Sherlock Holmes e il mistero della tomba vuota/ Da Gerusalemme a Baker Street

Il racconto: per il tempo di Pasqua, una meditazione sul brano di Giovanni (20,1-9), con alcune incursioni sui racconti degli altri Vangeli caratterizzato dal dialogo e nell’interazione dei due protagonisti del romanzo di Chesterton con stile adeguato per una piacevole lettura che fa pensare. La seconda puntata  

Parole chiave: Chesteton (1), fede (42), resurrezione (9), vangelo (36)
Sherlock Holmes e il mistero della tomba vuota/ Da Gerusalemme a Baker Street

......“Ebbene, Holmes”, disse Watson con tono grave e professionale, “credo che stiate esagerando con i vostri esperimenti con la cocaina”.

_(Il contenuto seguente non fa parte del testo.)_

This is an optimization exercise on Yosys and OpenROAD, whose aim is small area, a short achievable clock period and few clock cycles per item, not a production implementation. Where RTL was checked, it was by simulation tests only, not by an equivalence proof against the original. No driver is modelled on the clock port, so clocking that relies on it looks cheaper here than on a real chip. Power figures rest on the tool's default switching activity, not on a simulated workload.

## nickel
==> flow/design.v <==
`timescale 1ns/100ps
package cache_pkg;
	localparam int ADDR_W = 32;
	typedef logic [ADDR_W-1:0] addr_t;
	typedef enum logic {
		OP_WRITE = 1'b0,
		OP_READ  = 1'b1
	} cache_op_e;
	typedef enum logic [1:0] {
		IDLE,        
		WRITE_BACK,  
		FILL,        
		DONE         
	} ctrl_state_e;
endpackage
`timescale 1ns/100ps
`timescale 1ns/100ps
`timescale 1ns/100ps
module cache_2way #(
	parameter int WIDTH = 128,
	parameter int DEPTH = 4,
	localparam int BYTES = WIDTH / 8
) (
	input  logic             clk,
	input  logic             reset,
	input  cache_pkg::addr_t addr,
	input  logic             read_write,
	input  logic             master_enable,
	input  logic [BYTES-1:0] byte_enable,
	input  logic [WIDTH-1:0] data_in,
	output logic [WIDTH-1:0] data_out,
	output logic             hit,
	output logic             mem_write_req,
	output cache_pkg::addr_t mem_write_addr,
	output logic [WIDTH-1:0] mem_write_data,
	input  logic             mem_write_ack,
	output logic             mem_read_req,
	output cache_pkg::addr_t mem_read_addr,
	input  logic [WIDTH-1:0] mem_read_data,
	input  logic             mem_read_ack
);
	localparam int OFF_W = $clog2(BYTES);
	localparam int IDX_W = $clog2(DEPTH);
	localparam int TAG_W = cache_pkg::ADDR_W - OFF_W - IDX_W;
	logic [1:0][TAG_W-1:0] tags  [DEPTH];
	logic [1:0][WIDTH-1:0] lines [DEPTH];
	logic [DEPTH-1:0][1:0] valid;
	logic [DEPTH-1:0][1:0] dirty;
	logic                  wb_done;    
	logic                  fill_held;  
	logic [WIDTH-1:0]      fill_buf;
	logic [IDX_W-1:0]      idx;
	logic [TAG_W-1:0]      tag;
	logic                  is_write;
	logic [1:0]            set_dirty;
	logic [1:0][TAG_W-1:0] set_tag;
	logic [WIDTH-1:0]      lru_line;   
	logic [DEPTH-1:0][1:0] match;
	logic [DEPTH-1:0]      set_victim_dirty;
	logic [1:0]            slot_hit;
	logic                  lookup_hit;
	logic                  victim_dirty;
	logic                  fill_ok;
	logic                  wb_ok;
	logic                  commit;
	logic [IDX_W-1:0]      last_idx;   
	logic [WIDTH-1:0]      line_new;
	assign idx      = addr[OFF_W +: IDX_W];
	assign tag      = addr[cache_pkg::ADDR_W-1 -: TAG_W];
	assign is_write = (read_write == cache_pkg::OP_WRITE);
	assign set_dirty = dirty[idx];
	assign set_tag   = tags[idx];
	assign lru_line  = lines[idx][1];
	for (genvar s = 0; s < DEPTH; s++) begin : g_cmp
		for (genvar w = 0; w < 2; w++) begin : g_slot
			assign match[s][w] = valid[s][w] && (tags[s][w] == tag);
		end
		assign set_victim_dirty[s] = valid[s][1] && dirty[s][1];
	end
	assign slot_hit     = match[idx];
	always_comb begin
		lookup_hit = 1'b0;
		for (int s = 0; s < DEPTH; s++)
			lookup_hit = lookup_hit || ((idx == s) && (|match[s]));
	end
	assign victim_dirty = set_victim_dirty[idx];
	assign mem_write_req  = master_enable && !lookup_hit && victim_dirty && !wb_done;
	assign mem_write_addr = {set_tag[1], idx, {OFF_W{1'b0}}};
	assign mem_write_data = lru_line;
	assign mem_read_req   = master_enable && !lookup_hit && !fill_held;
	assign mem_read_addr  = {addr[cache_pkg::ADDR_W-1:OFF_W], {OFF_W{1'b0}}};
	assign fill_ok = fill_held || mem_read_ack;
	assign wb_ok   = !victim_dirty || wb_done || mem_write_ack;
	assign hit     = lookup_hit || (fill_ok && wb_ok);
	assign commit  = master_enable && hit;
	always_comb begin
		for (int b = 0; b < BYTES; b++) begin
			logic wbe;
			wbe = is_write && byte_enable[b];
			line_new[8*b +: 8] = ({8{!reset && wbe}} & data_in[8*b +: 8])
				| ({8{!reset && !wbe && slot_hit[1]}} & lru_line[8*b +: 8])
				| ({8{!reset && !wbe && !lookup_hit && !fill_held}} & mem_read_data[8*b +: 8])
				| ({8{!reset && !wbe && !lookup_hit && fill_held}} & fill_buf[8*b +: 8]);
		end
	end
	for (genvar s = 0; s < DEPTH; s++) begin : g_set
		logic              mru_we;  
		logic              lru_we;  
		logic [BYTES-1:0]  byte_we;
		assign mru_we = (commit && (idx == s)) || (reset && s == 0);
		assign lru_we = commit && (idx == s) && !slot_hit[0];
		for (genvar b = 0; b < BYTES; b++) begin : g_byte
			assign byte_we[b] = mru_we && (!slot_hit[0] || (is_write && byte_enable[b]) || reset);
			always_ff @(posedge clk) begin
				if (byte_we[b])
					lines[s][0][8*b +: 8] <= line_new[8*b +: 8];
			end
		end
		always_ff @(posedge clk) begin
			if (mru_we) begin
				tags[s][0]  <= tag;
				dirty[s][0] <= is_write || (|(slot_hit & set_dirty));
			end
			if (lru_we) begin
				lines[s][1] <= lines[s][0];
				tags[s][1]  <= tags[s][0];
				dirty[s][1] <= dirty[s][0];
			end
		end
		always_ff @(posedge clk) begin
			if (reset) begin
				valid[s] <= '0;
			end else begin
				if (mru_we)
					valid[s][0] <= 1'b1;
				if (lru_we)
					valid[s][1] <= valid[s][0];
			end
		end
	end
	always_ff @(posedge clk) begin
		if (mem_read_ack)
			fill_buf <= mem_read_data;
	end
	always_ff @(posedge clk) begin
		if (reset || commit) begin
			wb_done   <= 1'b0;
			fill_held <= 1'b0;
		end else begin
			if (mem_write_req && mem_write_ack)
				wb_done <= 1'b1;
			if (mem_read_req && mem_read_ack)
				fill_held <= 1'b1;
		end
	end
	always_ff @(posedge clk) begin
		if (reset)
			last_idx <= '0;
		else if (commit)
			last_idx <= idx;
	end
	assign data_out = lines[last_idx][0];
endmodule
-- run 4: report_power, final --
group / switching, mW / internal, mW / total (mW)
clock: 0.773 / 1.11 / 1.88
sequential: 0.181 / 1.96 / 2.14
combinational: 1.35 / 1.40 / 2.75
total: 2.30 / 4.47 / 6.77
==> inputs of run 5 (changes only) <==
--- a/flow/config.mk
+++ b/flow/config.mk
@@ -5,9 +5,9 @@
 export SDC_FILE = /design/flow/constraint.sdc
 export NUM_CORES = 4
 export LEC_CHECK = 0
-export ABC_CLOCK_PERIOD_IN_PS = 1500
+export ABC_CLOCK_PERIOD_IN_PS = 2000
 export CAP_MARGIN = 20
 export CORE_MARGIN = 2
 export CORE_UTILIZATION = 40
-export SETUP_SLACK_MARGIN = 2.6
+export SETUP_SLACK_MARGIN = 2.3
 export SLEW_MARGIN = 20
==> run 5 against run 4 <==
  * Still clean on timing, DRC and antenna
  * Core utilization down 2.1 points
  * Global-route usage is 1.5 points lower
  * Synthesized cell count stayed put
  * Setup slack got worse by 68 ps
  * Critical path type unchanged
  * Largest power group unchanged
Context: an optimization exercise on an open-source flow, tuned for small area. The choices shown serve that exercise and are no tape-out recipe. RTL that was checked went through simulation tests only; none was proved equivalent to the original. No functional check of the RTL was part of run 6. Power is estimated from default activity; no workload was simulated.

==> design.v <==
package dataMemPkg;
    localparam int ByteWidth = 8;
    localparam int WordBytes = 4;
    typedef logic [ByteWidth-1:0] byteT;
    typedef logic [ByteWidth*WordBytes-1:0] wordT;
    typedef enum logic
    {
        IDLE,
        ACK
    } wbStateT;
endpackage
`timescale 1ns/1ps
module wbSlaveCtrl
(
    input  logic clk,
    input  logic rst,
    input  logic cyc,
    input  logic stb,
    input  logic we,
    output logic ack,
    output logic commitWrite,
    output logic commitRead
);
    logic request;
    assign request = !rst && !ack && cyc && stb;
    always_ff @(posedge clk)
    begin
        ack <= request;
    end
    assign commitWrite = request && we;
    assign commitRead  = request && !we;
endmodule
`timescale 1ns/1ps
module byteHold
(
    input  logic             rst,
    input  logic             bankWrite,
    input  logic             load,
    input  dataMemPkg::byteT q,
    input  dataMemPkg::byteT d,
    output dataMemPkg::byteT nxt
);
    logic keep;
    assign keep = !(rst || (bankWrite && load));
    assign nxt  = ({8{keep}} & q) | ({8{load}} & d);
endmodule
module rowPick
(
    input  logic       wrap,
    input  logic       nowrap,
    input  logic [7:0] rowDec,
    output logic [7:0] rowSel
);
    assign rowSel = ({8{wrap}} & {rowDec[6:0], rowDec[7]}) | ({8{nowrap}} & rowDec);
endmodule
module byteSel4
(
    input  logic [3:0]       sel,
    input  dataMemPkg::byteT d0,
    input  dataMemPkg::byteT d1,
    input  dataMemPkg::byteT d2,
    input  dataMemPkg::byteT d3,
    output dataMemPkg::byteT y
);
    dataMemPkg::byteT yn012;
    dataMemPkg::byteT yn3;
    byteSelN3 sel012
    (
        .sel (sel[2:0]),
        .d0  (d0),
        .d1  (d1),
        .d2  (d2),
        .yn  (yn012)
    );
    byteNand sel3
    (
        .sel (sel[3]),
        .d   (d3),
        .yn  (yn3)
    );
    assign y = ~(yn012 & yn3);
endmodule
module byteNand
(
    input  logic             sel,
    input  dataMemPkg::byteT d,
    output dataMemPkg::byteT yn
);
    assign yn = ~({8{sel}} & d);
endmodule
module byteSelN3
(
    input  logic [2:0]       sel,
    input  dataMemPkg::byteT d0,
    input  dataMemPkg::byteT d1,
    input  dataMemPkg::byteT d2,
    output dataMemPkg::byteT yn
);
    assign yn = ~(({8{sel[0]}} & d0) | ({8{sel[1]}} & d1) | ({8{sel[2]}} & d2));
endmodule
module byteStore
(
    input  logic             clk,
    input  logic             rst,
    input  logic             commitWrite,
    input  logic [4:0]       adr,
    input  logic             byteAccess,
    input  dataMemPkg::wordT datIn,
    output dataMemPkg::wordT bankOut
);
    logic [1:0] a;
    logic [2:0] w;
    assign a = adr[1:0];
    assign w = adr[4:2];
    logic [7:0] rowDec;
    logic [7:0] rowSel [4];
    logic [3:0] laneSel;
    dataMemPkg::byteT mem [4][8];
    for (genvar r = 0; r < 8; r++)
    begin : gRowDec
        assign rowDec[r] = (w == 3'(r));
    end
    for (genvar k = 0; k < 4; k++)
    begin : gLaneSel
        assign laneSel[k] = (a == 2'(k));
    end
    for (genvar j = 0; j < 4; j++)
    begin : gBank
        if (j == 3)
        begin : gNoWrap
            assign rowSel[j] = rowDec;
        end
        else
        begin : gWrap
            logic wrap;
            logic nowrap;
            assign wrap   = (a > 2'(j));
            assign nowrap = !wrap;
            rowPick pick
            (
                .wrap   (wrap),
                .nowrap (nowrap),
                .rowDec (rowDec),
                .rowSel (rowSel[j])
            );
        end
        logic bankWrite;
        assign bankWrite = commitWrite && (!byteAccess || laneSel[j]);
        logic [3:0] rotSel;
        assign rotSel = {4{bankWrite}} &
            {laneSel[(j + 1) & 3], laneSel[(j + 2) & 3], laneSel[(j + 3) & 3], laneSel[j]};
        dataMemPkg::byteT bankData;
        byteSel4 wrRot
        (
            .sel (rotSel),
            .d0  (datIn[7:0]),
            .d1  (datIn[15:8]),
            .d2  (datIn[23:16]),
            .d3  (datIn[31:24]),
            .y   (bankData)
        );
        for (genvar r = 0; r < 8; r++)
        begin : gCell
            dataMemPkg::byteT nxt;
            byteHold hold
            (
                .rst       (rst),
                .bankWrite (bankWrite),
                .load      (rowSel[j][r]),
                .q         (mem[j][r]),
                .d         (bankData),
                .nxt       (nxt)
            );
            always_ff @(posedge clk)
            begin
                mem[j][r] <= nxt;
            end
        end
        dataMemPkg::byteT rdN0;
        dataMemPkg::byteT rdN1;
        dataMemPkg::byteT rdN2;
        byteSelN3 rd0
        (
            .sel (rowSel[j][2:0]),
            .d0  (mem[j][0]),
            .d1  (mem[j][1]),
            .d2  (mem[j][2]),
            .yn  (rdN0)
        );
        byteSelN3 rd1
        (
            .sel (rowSel[j][5:3]),
            .d0  (mem[j][3]),
            .d1  (mem[j][4]),
            .d2  (mem[j][5]),
            .yn  (rdN1)
        );
        dataMemPkg::byteT rdN3;
        byteNand rd2
        (
            .sel (rowSel[j][6]),
            .d   (mem[j][6]),
            .yn  (rdN2)
        );
        byteNand rd3
        (
            .sel (rowSel[j][7]),
            .d   (mem[j][7]),
            .yn  (rdN3)
        );
        assign bankOut[j*8 +: 8] = ~(rdN0 & rdN1 & rdN2 & rdN3);
    end
endmodule
`timescale 1ns/1ps
module laneNext
(
    input  logic             keep,
    input  logic [3:0]       sel,
    input  dataMemPkg::byteT q,
    input  dataMemPkg::wordT banks,
    output dataMemPkg::byteT nxt
);
    assign nxt = ({8{keep}} & q) |
                 ({8{sel[0]}} & banks[7:0])   | ({8{sel[1]}} & banks[15:8]) |
                 ({8{sel[2]}} & banks[23:16]) | ({8{sel[3]}} & banks[31:24]);
endmodule
module readAligner
(
    input  logic             clk,
    input  logic             rst,
    input  logic             commitRead,
    input  logic             byteAccess,
    input  logic [1:0]       a,
    input  dataMemPkg::wordT bankOut,
    output dataMemPkg::wordT datOut
);
    logic keep;
    logic [3:0] bankSel;
    assign keep = !(rst || commitRead);
    for (genvar k = 0; k < 4; k++)
    begin : gBankSel
        assign bankSel[k] = (a == 2'(k));
    end
    for (genvar b = 0; b < 4; b++)
    begin : gLane
        logic laneOn;
        if (b == 0)
        begin : gLow
            assign laneOn = commitRead;
        end
        else
        begin : gHigh
            assign laneOn = commitRead && !byteAccess;
        end
        logic [3:0] sel;
        for (genvar j = 0; j < 4; j++)
        begin : gSel
            assign sel[j] = laneOn && bankSel[(j - b) & 3];
        end
        dataMemPkg::byteT nxt;
        laneNext next
        (
            .keep  (keep),
            .sel   (sel),
            .q     (datOut[b*8 +: 8]),
            .banks (bankOut),
            .nxt   (nxt)
        );
        always_ff @(posedge clk)
        begin
            datOut[b*8 +: 8] <= nxt;
        end
    end
endmodule
`timescale 1ns/1ps
module dataMemory
#(
    parameter int AddrWidth = 5
)
(
    input  logic                 clk,
    input  logic                 rst,
    input  logic                 cyc,
    input  logic                 stb,
    input  logic                 we,
    input  logic [AddrWidth-1:0] adr,
    input  logic                 byteAccess,
    input  dataMemPkg::wordT     datIn,
    output dataMemPkg::wordT     datOut,
    output logic                 ack
);
    logic commitWrite;
    logic commitRead;
    dataMemPkg::wordT bankOut;
    wbSlaveCtrl busCtrl
    (
        .clk         (clk),
        .rst         (rst),
        .cyc         (cyc),
        .stb         (stb),
        .we          (we),
        .ack         (ack),
        .commitWrite (commitWrite),
        .commitRead  (commitRead)
    );
    byteStore store
    (
        .clk         (clk),
        .rst         (rst),
        .commitWrite (commitWrite),
        .adr         (adr),
        .byteAccess  (byteAccess),
        .datIn       (datIn),
        .bankOut     (bankOut)
    );
    readAligner aligner
    (
        .clk         (clk),
        .rst         (rst),
        .commitRead  (commitRead),
        .byteAccess  (byteAccess),
        .a           (adr[1:0]),
        .bankOut     (bankOut),
        .datOut      (datOut)
    );
endmodule
==> flow/run.sh <==
#!/bin/bash
# Standard layout with: synthesis buffers removed and cells set to their smallest drive
# after floorplan (repair_design re-buffers and resizes where needed), the smallest port
# buffers, and a coarser clock tree without dummy loads.
set -euo pipefail
here=$(pwd)
export POST_FLOORPLAN_TCL="$here/flow/post_floorplan.tcl"
export BUFFER_PORTS_ARGS="-buffer_cell sky130_fd_sc_hd__buf_1"
export CTS_ARGS="-sink_clustering_enable -repair_clock_nets -dont_use_dummy_load -sink_clustering_size 16 -sink_clustering_max_diameter 300 -buf_list sky130_fd_sc_hd__clkbuf_8"
bash standard.sh > standard.log 2>&1
==> flow/post_floorplan.tcl <==
# Remove the buffers synthesis inserted and take every combinational cell down to its
# smallest drive strength; placement's repair_design adds back what slew and load need.
remove_buffers
set n 0
foreach inst [get_cells *] {
  set m [get_property $inst ref_name]
  if {[regexp {^(sky130_fd_sc_hd__[a-z0-9]+)_([0-9]+)$} $m -> base drive]} {
    if {$drive == 1 || [string match "*df*" $base] || [string match "*conb*" $base]} { continue }
    foreach d {1 0} {
      set cand [get_lib_cells -quiet */${base}_$d]
      if {[llength $cand] > 0} {
        replace_cell $inst [lindex $cand 0]
        incr n
        break
      }
    }
  }
}
puts "post_floorplan: resized $n cells to their smallest drive"
==> standard.sh <==
#!/bin/bash
# synth_recipe.tcl (not shown) runs the flow's synth.tcl, then flattens the netlist and writes it again
# the make line also repeats each setting of config.mk as NAME=value (left out here)
make -C /OpenROAD-flow-scripts/flow DESIGN_CONFIG=/design/flow/config.mk WORK_HOME=/design/flow/orfs CLKGATE_MAP_FILE= SYNTH_SCRIPT=/design/flow/synth_recipe.tcl "${@:-finish}"
==> config.mk <==
export PLATFORM = sky130hd
export DESIGN_NAME = dataMemory
export DESIGN_NICKNAME = dataMemory
export VERILOG_FILES = /design/flow/design.v
export SDC_FILE = /design/flow/constraint.sdc
export NUM_CORES = 4
export LEC_CHECK = 0
export CAP_MARGIN = 20
export CORE_MARGIN = 2
export CORE_UTILIZATION = 50
export GPL_TIMING_DRIVEN = 0
export PLACE_DENSITY = 0.65
export SLEW_MARGIN = 20
export SYNTH_HIERARCHICAL = 1
==> constraint.sdc <==
create_clock -name core_clock -period 8.0 [get_ports {clk}]
set_input_delay 1.6000 -clock core_clock [delete_from_list [all_inputs] [get_ports {clk}]]
set_output_delay 1.6000 -clock core_clock [all_outputs]
set_load 0.01 [all_outputs]
==> metrics.md, run 1 <==
| Metric | Value |
|---|---|
| Logic pwr share | `6.4%` |
| Root Driver | `clkbuf_8` |
| Global-route wire length before repair | `52500 µm` |
| Die width | `160 µm` |
| Hold slack | `0.478 ns` |
| CTS max path bufs | `3` |
| Sequential Power Share | `63.1%` |
| TritonCTS clock tree | `built` |
| # setup viols final | `0` |
| Worst r2r path cells | `7` |
| Crit path time final | `4.29 ns` |
| Synth Register Bits | `289` |
| Peak VDD IR | `0.123 mV` |
| Die H | `160 µm` |
| Synth top area share | `47.8%` |
| Non-Filler Instances | `1430` |
| Unique masters post-synth | `28` |
| Nature of the critical path startpoint | `input port` |
| Number of diodes | `0` |
| CP startpoint | `adr[1]` |
| Worst Path Max Fanout | `21` |
| Unrepaired setup endpoints after global routing | `no` |
| YS warnings | `13` |
| Avg Cell Area, Syn | `11.0 µm²` |
| First-pass iteration count of the detailed router | `9` |
| WP data required | `8.44 ns` |
| Routed Antenna Nets | `0` |
| Initial antenna violation count | `0` |
| Die area | `25500 µm²` |
| Crit Path Category | `in2reg` |
| Routed wire length | `34600 µm` |
| Register area share after synthesis | `47.8%` |
| Int Pwr | `1.72 mW` |
| Routed WL per cell | `24.2 µm` |
| Arrival time at the worst endpoint | `4.73 ns` |
| Routed vias/inst | `6.89` |
| Leading area contributor after synthesis | `dfxtp_1` |
| Hold buffers post-CTS | `0` |
| Post-synthesis cell area | `12100 µm²` |
| Initial Util | `51.2%` |
| Clock sinks | `289` |
| DRC viols | `0` |
| Pre-CTS setup slack | `3.25 ns` |
| End of the critical path | `aligner.datOut[14]$_DFF_P_` |
| Core Util, Final | `51.4%` |
| Via Count | `9856` |
| Setup WS post-layout | `3.71 ns` |
| Dominant cells by area after synthesis | `dfxtp_1 (48%), a22o_1 (20%), a222oi_1 (11%), nand2_1 (5.0%), a21oi_4 (4.3%)` |
| Placed cell count | `1408` |
| Final setup TNS | `0 ns` |
| Cell Rows | `56` |
| Crit path buf inv count | `2` |
| I/O pin count | `76` |
| Power Density | `189 nW/µm²` |
| Slowest library cell on the worst path | `buf_1` |
| Number of fill cells | `2205` |
| Num CTS Buffers | `22` |
| Area Overhead vs Synth | `0.207%` |
| Post-synth top cells | `dfxtp_1 (289), a22o_1 (280), nand2_1 (162)` |
| Sw Ratio | `25.0%` |
| Total gr overflow | `0` |
| Largest net degree at the start of global routing | `35` |
| Slew headroom | `28.4%` |
| Total Routing Usage GR | `25.9%` |
| 1st-iter DRT viols | `1710` |
| Clock network power share | `30.5%` |
| Synth Flop Type | `dfxtp_1` |
| Worst skew pair latency | `0.56 ns` |
| GPL Wtd Cong | `1.03` |
| CTS H-tree lvls | `1` |
| Worst path depth | `8` |
| Tightest Hold Check Type | `reg2reg` |
| RR Endpoint | `store.mem[16][6]$_DFF_P_` |
| P_leak | `4.54 nW` |
| Critical-path cell list | `buf_1 -> or2_1 -> inv_1 -> a22o_1 -> a222oi_1 -> nand4_1 -> a22oi_1 -> nand2_1` |
| Post-synthesis cell count | `1096` |
| Slew Limit Fails | `0` |
| Max-Cap Viols | `0` |
| Crit-path max cell delay | `0.62 ns` |
| Final net count | `1156` |
| Hpwl dp | `23500 µm` |
| Setup Buffers After CTS | `0` |
| Largest delay share family, worst path | `compound AO/OA/AOI/OAI gates` |
| Core area | `23600 µm²` |
| Final period util | `53.6%` |
| Share of flip-flops with an asynchronous set or reset | `0%` |
| Max Clock Skew | `0.0602 ns` |
| Layout cells sized above 1 | `3.69%` |
| Achievable Freq | `233 MHz` |
| Count leader, synth | `dfxtp_1` |
| Register-to-register setup slack | `5.43 ns` |
| Switching Power | `0.574 mW` |
| Critical R2R Launch | `busCtrl.ack$_DFF_P_` |
| EDFF count, synth | `0` |
| Endpoints failing hold | `0` |
| Vias in the first global route | `8736` |
| Post-CTS sizing | `0` |
| Status | `complete, no violations` |
| I/O Buffers | `75` |
| CP endpoint kind | `flip-flop` |
| Mapped Nets | `1139` |
| Clock slew at reported path FFs | `0.10 ns` |
| Slew @ Worst Pin | `1.07 ns` |
-- kinds of logic after synthesis --
group | count (synthesis) | share of synthesized area, %
compound gates | 476 | 37.3
buf+inv | 97 | 6.06
flops | 289 | 47.8
simple gates | 234 | 8.79
-- placed cells by master, fill, tap and decap left out --
cell      count
buf_2         3
nand2_1     162
nor3b_1       1
a21oi_1      36
nor2_1       16
dfxtp_1     289
buf_1        74
buf_8         1
and4b_1       1
and2b_1       1
and2_1        1
nor2_4        1
buf_4         5
a222oi_1    128
clkbuf_8     22
and4bb_1      3
nand2b_1      3
a22oi_1      32
nor2_2        1
or2_1         1
nor3b_2       3
nand4_1      32
nor4b_2       1
and3_1        2
nor3_2        1
inv_1         4
a22o_1      280
buf_6         3
and3b_1       4
-- layout make-up --
type	instances	area, µm²	area share, %
flip-flops and latches	289	5790	47.7
multi-input cells	710	5240	43.2
well taps	319	399	3.29
repair buffers	86	379	3.13
clock buffers	22	303	2.50
inverters	4	15.0	0.124
-- state kept, by name (all words and copies together), names as in the netlist --
name            cells
busCtrl.ack         1
store.mem         256
aligner.datOut     32
-- worst reg2reg max path, cell delays in order (launching register included) --
cell,delay (ns)
dfxtp_1,0.34
and4bb_1,0.20
and2_1,0.20
nand2b_1,0.31
nor2_1,0.26
a222oi_1,0.44
nand2_1,0.37
a22o_1,0.35
-- Yosys stat by module (local to each module, per instance), excerpt --
module / copies in the design / flops+latches
byteHold: 32 / 0
byteNand: 12 / 0
byteSel4: 4 / 0
byteSelN3: 12 / 0
byteStore: 1 / 256
laneNext: 4 / 0
readAligner: 1 / 32
rowPick: 3 / 0
wbSlaveCtrl: 1 / 1
-- per-layer routing --
| metal | wire length (µm) | track usage (%) | up-vias |
|---|---|---|---|
| li1 | - | - | 4500 |
| met1 | 15700 | 39.4 | 4800 |
| met2 | 14400 | 37.2 | 489 |
| met3 | 3430 | 4.74 | 67 |
| met4 | 1020 | 7.52 | 0 |
| met5 | 0 | 0 | - |
-- how the worst min path moves through the flow --
stage               cells past startpoint                      from                  endpoint
floorplan                               1   store.mem[0][6]$_DFF_P_   store.mem[0][6]$_DFF_P_
global placement                        1  store.mem[11][6]$_DFF_P_  store.mem[11][6]$_DFF_P_
detailed placement                      1  store.mem[12][5]$_DFF_P_  store.mem[12][5]$_DFF_P_
CTS                                     1  store.mem[12][2]$_DFF_P_  store.mem[12][2]$_DFF_P_
global route                            1  store.mem[13][2]$_DFF_P_  store.mem[13][2]$_DFF_P_
finish                                  1  store.mem[12][2]$_DFF_P_  store.mem[12][2]$_DFF_P_
-- per-stage QoR --
| stage | area, µm² | total power [mW] |
|---|---|---|
| floorplan | 12100 | 1.59 |
| global placement | 11700 | 1.62 |
| finish | 12100 | 2.30 |
| detailed placement | 11800 | 1.62 |
| global route | 12100 | 2.37 |
| CTS | 12100 | 2.30 |
-- power groups by stage --
stage / clock [mW] / combinational [mW] / sequential [mW]
after floorplan: 0 / 0.113 / 1.48
after global placement: 0 / 0.136 / 1.48
after detailed placement: 0 / 0.142 / 1.48
final: 0.700 / 0.146 / 1.45
after global routing: 0.764 / 0.155 / 1.45
after CTS: 0.712 / 0.142 / 1.45
==> run 2, diff against run 1 <==
--- a/design.v
+++ b/design.v
@@ -81,4 +81,13 @@
     assign y = ~(yn012 & yn3);
 endmodule
+module byteSelN2
+(
+    input  logic [1:0]       sel,
+    input  dataMemPkg::byteT d0,
+    input  dataMemPkg::byteT d1,
+    output dataMemPkg::byteT yn
+);
+    assign yn = ~(({8{sel[0]}} & d0) | ({8{sel[1]}} & d1));
+endmodule
 module byteNand
 (
@@ -196,18 +205,12 @@
             .yn  (rdN1)
         );
-        dataMemPkg::byteT rdN3;
-        byteNand rd2
+        byteSelN2 rd2
         (
-            .sel (rowSel[j][6]),
-            .d   (mem[j][6]),
+            .sel (rowSel[j][7:6]),
+            .d0  (mem[j][6]),
+            .d1  (mem[j][7]),
             .yn  (rdN2)
         );
-        byteNand rd3
-        (
-            .sel (rowSel[j][7]),
-            .d   (mem[j][7]),
-            .yn  (rdN3)
-        );
-        assign bankOut[j*8 +: 8] = ~(rdN0 & rdN1 & rdN2 & rdN3);
+        assign bankOut[j*8 +: 8] = ~(rdN0 & rdN1 & rdN2);
     end
 endmodule
==> run 2 against run 1 <==
  * Still clean
  * Worst setup slack got worse by 0.037 ns
  * Design area decreased by 0.46%
  * Clock-buffer cell count unchanged
  * Sequential cell count unchanged
  * Largest power group unchanged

“Errore, Watson”, replicò allegramente l’investigatore. “Non la tocco da giorni. Ma veramente non cogliete il nesso?”

“Il nesso con cosa?”

“Sono da poco passate le due del pomeriggio, alle due esatte voi guardavate dal bovindo, meditando, ne sono certo, sulla risposta da dare al mio quesito. Ora, alle due precise lo strillone del Times passa sotto casa nostra, e ho motivo di ritenere che l’autorevole quotidiano abbia dato oggi grande risalto al caso di cui ci siamo occupati in questi giorni: la scomparsa dal cimitero del feretro contenente il cadavere del capo della banda dei Docks, ucciso a tradimento dal sicario di una banda rivale. L’ispettore Lestrade è un gran brav’uomo e uno zelante poliziotto, ma coi giornalisti non sa tenere la bocca chiusa”.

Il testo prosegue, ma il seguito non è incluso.